**Saved entries:**
§ §
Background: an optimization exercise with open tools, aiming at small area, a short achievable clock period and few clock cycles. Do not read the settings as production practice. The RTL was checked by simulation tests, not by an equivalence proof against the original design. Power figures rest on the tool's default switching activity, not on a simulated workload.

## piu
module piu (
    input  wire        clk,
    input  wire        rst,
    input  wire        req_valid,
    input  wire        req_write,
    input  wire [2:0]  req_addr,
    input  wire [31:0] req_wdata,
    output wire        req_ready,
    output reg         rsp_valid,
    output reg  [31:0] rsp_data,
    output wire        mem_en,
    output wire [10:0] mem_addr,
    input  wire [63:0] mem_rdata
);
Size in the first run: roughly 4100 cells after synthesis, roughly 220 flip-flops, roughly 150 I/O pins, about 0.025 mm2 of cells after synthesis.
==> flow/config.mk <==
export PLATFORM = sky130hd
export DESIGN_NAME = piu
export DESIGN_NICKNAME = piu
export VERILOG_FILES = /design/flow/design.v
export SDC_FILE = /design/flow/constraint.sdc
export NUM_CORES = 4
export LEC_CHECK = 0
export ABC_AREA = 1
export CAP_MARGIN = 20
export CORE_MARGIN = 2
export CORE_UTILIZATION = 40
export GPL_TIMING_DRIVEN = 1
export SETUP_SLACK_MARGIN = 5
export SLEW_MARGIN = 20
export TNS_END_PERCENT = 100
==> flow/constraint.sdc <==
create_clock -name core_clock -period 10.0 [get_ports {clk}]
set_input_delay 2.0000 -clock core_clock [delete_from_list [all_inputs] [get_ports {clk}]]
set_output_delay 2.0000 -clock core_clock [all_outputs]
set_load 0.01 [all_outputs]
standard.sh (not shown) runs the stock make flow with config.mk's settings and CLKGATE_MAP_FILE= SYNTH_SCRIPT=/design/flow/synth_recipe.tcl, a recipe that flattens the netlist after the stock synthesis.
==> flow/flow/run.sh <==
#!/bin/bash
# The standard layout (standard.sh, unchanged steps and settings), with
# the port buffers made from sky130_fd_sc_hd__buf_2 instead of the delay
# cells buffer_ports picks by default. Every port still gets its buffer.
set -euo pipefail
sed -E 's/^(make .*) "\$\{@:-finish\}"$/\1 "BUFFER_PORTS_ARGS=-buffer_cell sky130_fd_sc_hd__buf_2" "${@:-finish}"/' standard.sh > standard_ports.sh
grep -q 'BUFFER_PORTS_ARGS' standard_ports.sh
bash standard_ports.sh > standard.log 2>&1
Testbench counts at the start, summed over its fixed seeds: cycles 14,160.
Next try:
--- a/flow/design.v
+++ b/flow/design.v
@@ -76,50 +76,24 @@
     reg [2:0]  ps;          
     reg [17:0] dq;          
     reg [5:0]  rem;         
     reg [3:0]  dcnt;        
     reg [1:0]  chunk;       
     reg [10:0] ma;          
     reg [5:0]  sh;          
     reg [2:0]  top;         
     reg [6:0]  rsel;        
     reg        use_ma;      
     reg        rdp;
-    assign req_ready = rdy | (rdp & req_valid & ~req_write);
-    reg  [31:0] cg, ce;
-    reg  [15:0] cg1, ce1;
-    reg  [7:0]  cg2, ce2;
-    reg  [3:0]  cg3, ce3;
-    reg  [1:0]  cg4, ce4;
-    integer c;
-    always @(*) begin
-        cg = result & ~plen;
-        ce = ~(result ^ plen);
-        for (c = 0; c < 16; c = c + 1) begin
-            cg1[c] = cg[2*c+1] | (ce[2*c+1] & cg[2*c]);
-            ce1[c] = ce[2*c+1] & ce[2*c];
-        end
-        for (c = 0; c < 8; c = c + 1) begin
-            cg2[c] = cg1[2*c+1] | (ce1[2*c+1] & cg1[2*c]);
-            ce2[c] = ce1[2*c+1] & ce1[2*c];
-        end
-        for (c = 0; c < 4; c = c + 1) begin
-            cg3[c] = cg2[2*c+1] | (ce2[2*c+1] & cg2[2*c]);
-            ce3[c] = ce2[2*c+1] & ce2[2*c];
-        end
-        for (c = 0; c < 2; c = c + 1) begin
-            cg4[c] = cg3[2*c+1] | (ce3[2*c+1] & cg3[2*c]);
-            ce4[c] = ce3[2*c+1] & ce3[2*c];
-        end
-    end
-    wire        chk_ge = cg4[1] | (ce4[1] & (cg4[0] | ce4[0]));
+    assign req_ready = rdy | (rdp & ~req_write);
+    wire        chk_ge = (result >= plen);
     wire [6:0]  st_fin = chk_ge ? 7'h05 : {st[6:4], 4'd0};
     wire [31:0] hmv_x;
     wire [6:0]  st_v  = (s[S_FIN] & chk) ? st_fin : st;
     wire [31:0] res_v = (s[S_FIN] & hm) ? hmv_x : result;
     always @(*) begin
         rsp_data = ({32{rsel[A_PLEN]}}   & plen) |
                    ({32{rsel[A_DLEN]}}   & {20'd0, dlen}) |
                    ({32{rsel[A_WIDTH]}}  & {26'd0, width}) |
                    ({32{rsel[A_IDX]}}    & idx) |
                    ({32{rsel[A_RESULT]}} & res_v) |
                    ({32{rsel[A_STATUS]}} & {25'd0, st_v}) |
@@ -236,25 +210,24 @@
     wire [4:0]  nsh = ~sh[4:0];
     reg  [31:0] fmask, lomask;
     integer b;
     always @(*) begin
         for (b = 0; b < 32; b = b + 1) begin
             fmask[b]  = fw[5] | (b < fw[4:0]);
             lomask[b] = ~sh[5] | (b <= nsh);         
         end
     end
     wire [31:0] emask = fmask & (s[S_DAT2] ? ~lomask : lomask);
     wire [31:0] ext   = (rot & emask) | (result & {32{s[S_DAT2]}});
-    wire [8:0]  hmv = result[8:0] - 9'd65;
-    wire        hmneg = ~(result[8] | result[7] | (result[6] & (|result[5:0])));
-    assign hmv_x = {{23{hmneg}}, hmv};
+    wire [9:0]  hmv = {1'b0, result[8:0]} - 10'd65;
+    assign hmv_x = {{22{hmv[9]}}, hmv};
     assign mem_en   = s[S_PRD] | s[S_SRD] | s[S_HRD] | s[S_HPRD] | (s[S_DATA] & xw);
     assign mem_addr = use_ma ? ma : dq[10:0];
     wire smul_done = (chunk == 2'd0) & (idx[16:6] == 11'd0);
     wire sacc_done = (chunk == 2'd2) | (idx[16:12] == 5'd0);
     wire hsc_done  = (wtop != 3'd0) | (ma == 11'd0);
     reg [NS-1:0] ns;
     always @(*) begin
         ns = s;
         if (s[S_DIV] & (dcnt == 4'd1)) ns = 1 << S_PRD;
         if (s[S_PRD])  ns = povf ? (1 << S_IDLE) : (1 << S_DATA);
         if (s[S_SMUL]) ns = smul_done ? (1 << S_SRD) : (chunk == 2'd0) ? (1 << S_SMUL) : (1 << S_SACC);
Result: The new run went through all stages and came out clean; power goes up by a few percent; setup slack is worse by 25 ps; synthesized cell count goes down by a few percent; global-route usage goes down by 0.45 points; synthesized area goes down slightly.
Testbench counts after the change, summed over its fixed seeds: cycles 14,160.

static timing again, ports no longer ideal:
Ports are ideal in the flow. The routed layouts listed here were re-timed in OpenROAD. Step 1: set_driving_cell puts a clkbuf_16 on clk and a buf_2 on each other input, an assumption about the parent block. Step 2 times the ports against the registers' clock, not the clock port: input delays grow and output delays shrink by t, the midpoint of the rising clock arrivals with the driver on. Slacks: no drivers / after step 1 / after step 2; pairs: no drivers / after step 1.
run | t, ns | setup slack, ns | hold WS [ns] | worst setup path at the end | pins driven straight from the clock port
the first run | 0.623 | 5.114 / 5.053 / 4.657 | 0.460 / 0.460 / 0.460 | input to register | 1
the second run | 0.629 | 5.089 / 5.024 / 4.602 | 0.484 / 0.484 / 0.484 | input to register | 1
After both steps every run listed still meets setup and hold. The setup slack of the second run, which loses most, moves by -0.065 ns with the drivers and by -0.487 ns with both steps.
§ §
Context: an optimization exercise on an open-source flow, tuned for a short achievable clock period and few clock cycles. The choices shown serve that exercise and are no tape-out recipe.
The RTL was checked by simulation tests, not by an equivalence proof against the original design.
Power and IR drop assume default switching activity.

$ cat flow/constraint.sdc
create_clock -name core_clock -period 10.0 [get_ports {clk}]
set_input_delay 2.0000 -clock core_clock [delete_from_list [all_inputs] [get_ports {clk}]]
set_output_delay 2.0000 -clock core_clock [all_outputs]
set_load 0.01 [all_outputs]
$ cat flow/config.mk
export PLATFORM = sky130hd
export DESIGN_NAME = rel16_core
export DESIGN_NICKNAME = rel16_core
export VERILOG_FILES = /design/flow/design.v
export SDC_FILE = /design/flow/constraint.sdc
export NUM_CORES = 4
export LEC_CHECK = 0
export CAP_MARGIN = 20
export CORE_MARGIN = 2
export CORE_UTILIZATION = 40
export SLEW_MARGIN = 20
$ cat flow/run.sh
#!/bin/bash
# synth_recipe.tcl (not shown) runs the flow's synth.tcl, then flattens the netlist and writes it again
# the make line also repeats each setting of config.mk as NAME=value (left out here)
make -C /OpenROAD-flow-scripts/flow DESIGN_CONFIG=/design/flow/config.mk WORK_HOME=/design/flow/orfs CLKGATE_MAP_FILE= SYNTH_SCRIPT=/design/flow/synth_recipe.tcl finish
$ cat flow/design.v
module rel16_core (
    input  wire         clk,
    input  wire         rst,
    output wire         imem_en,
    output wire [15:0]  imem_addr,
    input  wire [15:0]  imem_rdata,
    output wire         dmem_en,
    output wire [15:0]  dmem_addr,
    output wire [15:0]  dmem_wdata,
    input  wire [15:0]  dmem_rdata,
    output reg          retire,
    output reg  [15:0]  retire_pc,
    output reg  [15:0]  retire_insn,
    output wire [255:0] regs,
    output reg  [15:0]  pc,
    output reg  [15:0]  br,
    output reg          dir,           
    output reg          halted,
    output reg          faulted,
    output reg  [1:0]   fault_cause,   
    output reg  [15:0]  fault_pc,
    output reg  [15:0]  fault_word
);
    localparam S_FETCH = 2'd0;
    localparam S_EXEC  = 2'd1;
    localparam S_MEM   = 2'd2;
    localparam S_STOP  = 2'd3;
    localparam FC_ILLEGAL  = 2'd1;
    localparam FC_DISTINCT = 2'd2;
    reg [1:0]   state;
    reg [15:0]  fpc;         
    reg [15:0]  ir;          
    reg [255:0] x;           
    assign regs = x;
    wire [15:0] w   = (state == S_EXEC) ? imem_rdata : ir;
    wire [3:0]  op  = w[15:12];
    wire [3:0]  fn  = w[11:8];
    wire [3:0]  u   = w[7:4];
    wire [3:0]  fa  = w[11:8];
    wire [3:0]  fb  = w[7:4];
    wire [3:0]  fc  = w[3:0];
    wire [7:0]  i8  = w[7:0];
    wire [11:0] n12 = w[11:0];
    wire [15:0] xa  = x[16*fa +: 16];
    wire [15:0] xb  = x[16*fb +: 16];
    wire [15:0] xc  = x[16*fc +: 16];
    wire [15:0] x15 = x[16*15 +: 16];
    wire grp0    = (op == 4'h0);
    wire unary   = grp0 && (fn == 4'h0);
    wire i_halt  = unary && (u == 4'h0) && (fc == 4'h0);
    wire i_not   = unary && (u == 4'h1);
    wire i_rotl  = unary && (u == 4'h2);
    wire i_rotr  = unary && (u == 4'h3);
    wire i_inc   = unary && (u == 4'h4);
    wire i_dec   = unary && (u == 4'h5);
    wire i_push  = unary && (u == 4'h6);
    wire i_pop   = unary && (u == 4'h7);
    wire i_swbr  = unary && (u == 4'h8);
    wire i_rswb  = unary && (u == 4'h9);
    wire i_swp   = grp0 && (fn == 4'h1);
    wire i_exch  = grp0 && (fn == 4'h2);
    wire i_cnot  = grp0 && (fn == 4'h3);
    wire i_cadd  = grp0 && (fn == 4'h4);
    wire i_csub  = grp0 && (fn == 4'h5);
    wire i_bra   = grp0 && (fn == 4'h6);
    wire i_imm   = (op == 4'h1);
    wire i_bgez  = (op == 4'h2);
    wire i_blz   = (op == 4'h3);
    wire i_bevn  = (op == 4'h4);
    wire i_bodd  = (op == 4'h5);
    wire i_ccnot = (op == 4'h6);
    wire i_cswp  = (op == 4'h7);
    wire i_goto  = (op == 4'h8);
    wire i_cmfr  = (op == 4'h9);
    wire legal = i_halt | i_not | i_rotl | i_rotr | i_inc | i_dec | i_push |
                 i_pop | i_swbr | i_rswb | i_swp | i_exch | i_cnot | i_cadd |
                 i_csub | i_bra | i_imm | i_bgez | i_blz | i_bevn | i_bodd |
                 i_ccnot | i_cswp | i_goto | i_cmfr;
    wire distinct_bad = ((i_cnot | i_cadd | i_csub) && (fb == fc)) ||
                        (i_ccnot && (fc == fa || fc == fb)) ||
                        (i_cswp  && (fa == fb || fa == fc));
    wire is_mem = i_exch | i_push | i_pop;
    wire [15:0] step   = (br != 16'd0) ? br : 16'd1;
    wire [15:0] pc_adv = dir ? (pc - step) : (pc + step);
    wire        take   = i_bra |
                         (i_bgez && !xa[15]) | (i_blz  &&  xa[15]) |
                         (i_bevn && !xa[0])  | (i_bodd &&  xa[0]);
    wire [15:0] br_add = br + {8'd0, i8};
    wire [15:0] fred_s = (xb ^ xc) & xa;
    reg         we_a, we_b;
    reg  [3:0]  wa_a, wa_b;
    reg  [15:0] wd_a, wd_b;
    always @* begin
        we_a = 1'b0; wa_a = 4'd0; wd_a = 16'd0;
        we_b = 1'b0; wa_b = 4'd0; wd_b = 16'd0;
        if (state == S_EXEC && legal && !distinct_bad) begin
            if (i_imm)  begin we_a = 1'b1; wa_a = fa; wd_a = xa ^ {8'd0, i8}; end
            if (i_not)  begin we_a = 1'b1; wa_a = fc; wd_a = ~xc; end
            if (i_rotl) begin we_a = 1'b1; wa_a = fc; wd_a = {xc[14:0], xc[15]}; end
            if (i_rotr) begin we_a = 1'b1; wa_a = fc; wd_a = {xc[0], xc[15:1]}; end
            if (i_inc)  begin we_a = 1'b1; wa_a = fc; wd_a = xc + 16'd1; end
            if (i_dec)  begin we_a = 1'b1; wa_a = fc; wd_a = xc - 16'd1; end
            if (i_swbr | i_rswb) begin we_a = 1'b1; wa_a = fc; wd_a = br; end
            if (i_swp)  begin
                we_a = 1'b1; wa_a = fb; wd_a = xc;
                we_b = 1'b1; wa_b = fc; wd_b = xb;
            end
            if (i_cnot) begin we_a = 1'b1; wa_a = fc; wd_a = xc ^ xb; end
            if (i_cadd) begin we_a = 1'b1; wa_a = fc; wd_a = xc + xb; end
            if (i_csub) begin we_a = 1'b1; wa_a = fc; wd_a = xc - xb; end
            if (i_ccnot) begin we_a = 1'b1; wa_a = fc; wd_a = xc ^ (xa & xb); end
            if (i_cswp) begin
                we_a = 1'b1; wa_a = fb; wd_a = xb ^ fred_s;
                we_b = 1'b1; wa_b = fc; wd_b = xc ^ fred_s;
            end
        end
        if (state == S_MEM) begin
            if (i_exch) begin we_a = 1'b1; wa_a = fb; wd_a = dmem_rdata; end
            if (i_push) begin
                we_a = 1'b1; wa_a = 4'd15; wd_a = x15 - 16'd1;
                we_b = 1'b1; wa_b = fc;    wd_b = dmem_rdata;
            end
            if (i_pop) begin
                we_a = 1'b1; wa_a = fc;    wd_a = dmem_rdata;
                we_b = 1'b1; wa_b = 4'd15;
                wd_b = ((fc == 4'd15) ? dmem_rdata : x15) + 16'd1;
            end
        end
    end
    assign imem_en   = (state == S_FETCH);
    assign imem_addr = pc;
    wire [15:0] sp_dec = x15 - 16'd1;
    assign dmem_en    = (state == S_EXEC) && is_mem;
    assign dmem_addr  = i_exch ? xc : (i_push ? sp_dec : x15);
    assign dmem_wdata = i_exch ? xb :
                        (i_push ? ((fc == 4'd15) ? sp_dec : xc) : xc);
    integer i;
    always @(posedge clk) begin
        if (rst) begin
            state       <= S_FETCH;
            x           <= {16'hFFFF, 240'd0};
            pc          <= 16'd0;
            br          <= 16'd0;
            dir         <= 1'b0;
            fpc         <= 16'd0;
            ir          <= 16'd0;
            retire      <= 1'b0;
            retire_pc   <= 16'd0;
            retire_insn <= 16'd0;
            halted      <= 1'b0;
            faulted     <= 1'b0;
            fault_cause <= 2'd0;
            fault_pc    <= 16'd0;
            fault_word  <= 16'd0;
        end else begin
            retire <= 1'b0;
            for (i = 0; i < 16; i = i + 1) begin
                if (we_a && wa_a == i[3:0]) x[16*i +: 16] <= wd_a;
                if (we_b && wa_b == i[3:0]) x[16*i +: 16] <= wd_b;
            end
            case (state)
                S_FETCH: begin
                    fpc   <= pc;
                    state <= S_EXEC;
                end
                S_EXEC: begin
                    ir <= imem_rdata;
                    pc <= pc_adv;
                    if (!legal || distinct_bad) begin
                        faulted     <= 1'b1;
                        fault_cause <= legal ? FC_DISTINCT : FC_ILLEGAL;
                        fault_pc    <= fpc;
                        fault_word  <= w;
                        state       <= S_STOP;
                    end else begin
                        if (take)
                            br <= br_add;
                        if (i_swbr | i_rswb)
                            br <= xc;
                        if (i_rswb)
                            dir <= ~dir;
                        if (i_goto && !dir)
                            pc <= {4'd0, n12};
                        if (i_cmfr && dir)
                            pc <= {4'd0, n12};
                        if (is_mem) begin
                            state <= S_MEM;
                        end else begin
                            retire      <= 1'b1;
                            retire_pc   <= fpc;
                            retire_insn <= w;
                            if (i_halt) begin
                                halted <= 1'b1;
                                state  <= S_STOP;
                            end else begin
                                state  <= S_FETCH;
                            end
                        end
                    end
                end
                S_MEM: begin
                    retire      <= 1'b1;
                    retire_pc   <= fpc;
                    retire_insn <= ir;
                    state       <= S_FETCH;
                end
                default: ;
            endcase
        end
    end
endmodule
§ §
**ACTIVITY:** The answer must consist of every line from the data that holds the string "tests".

**FINISHED EXERCISE:**
Background: an optimization exercise with open tools, aiming at small area, a short achievable clock period and few clock cycles. Do not read the settings as production practice. The RTL was checked by simulation tests, not by an equivalence proof against the original design. Power figures rest on the tool's default switching activity, not on a simulated workload.
The RTL was checked by simulation tests, not by an equivalence proof against the original design.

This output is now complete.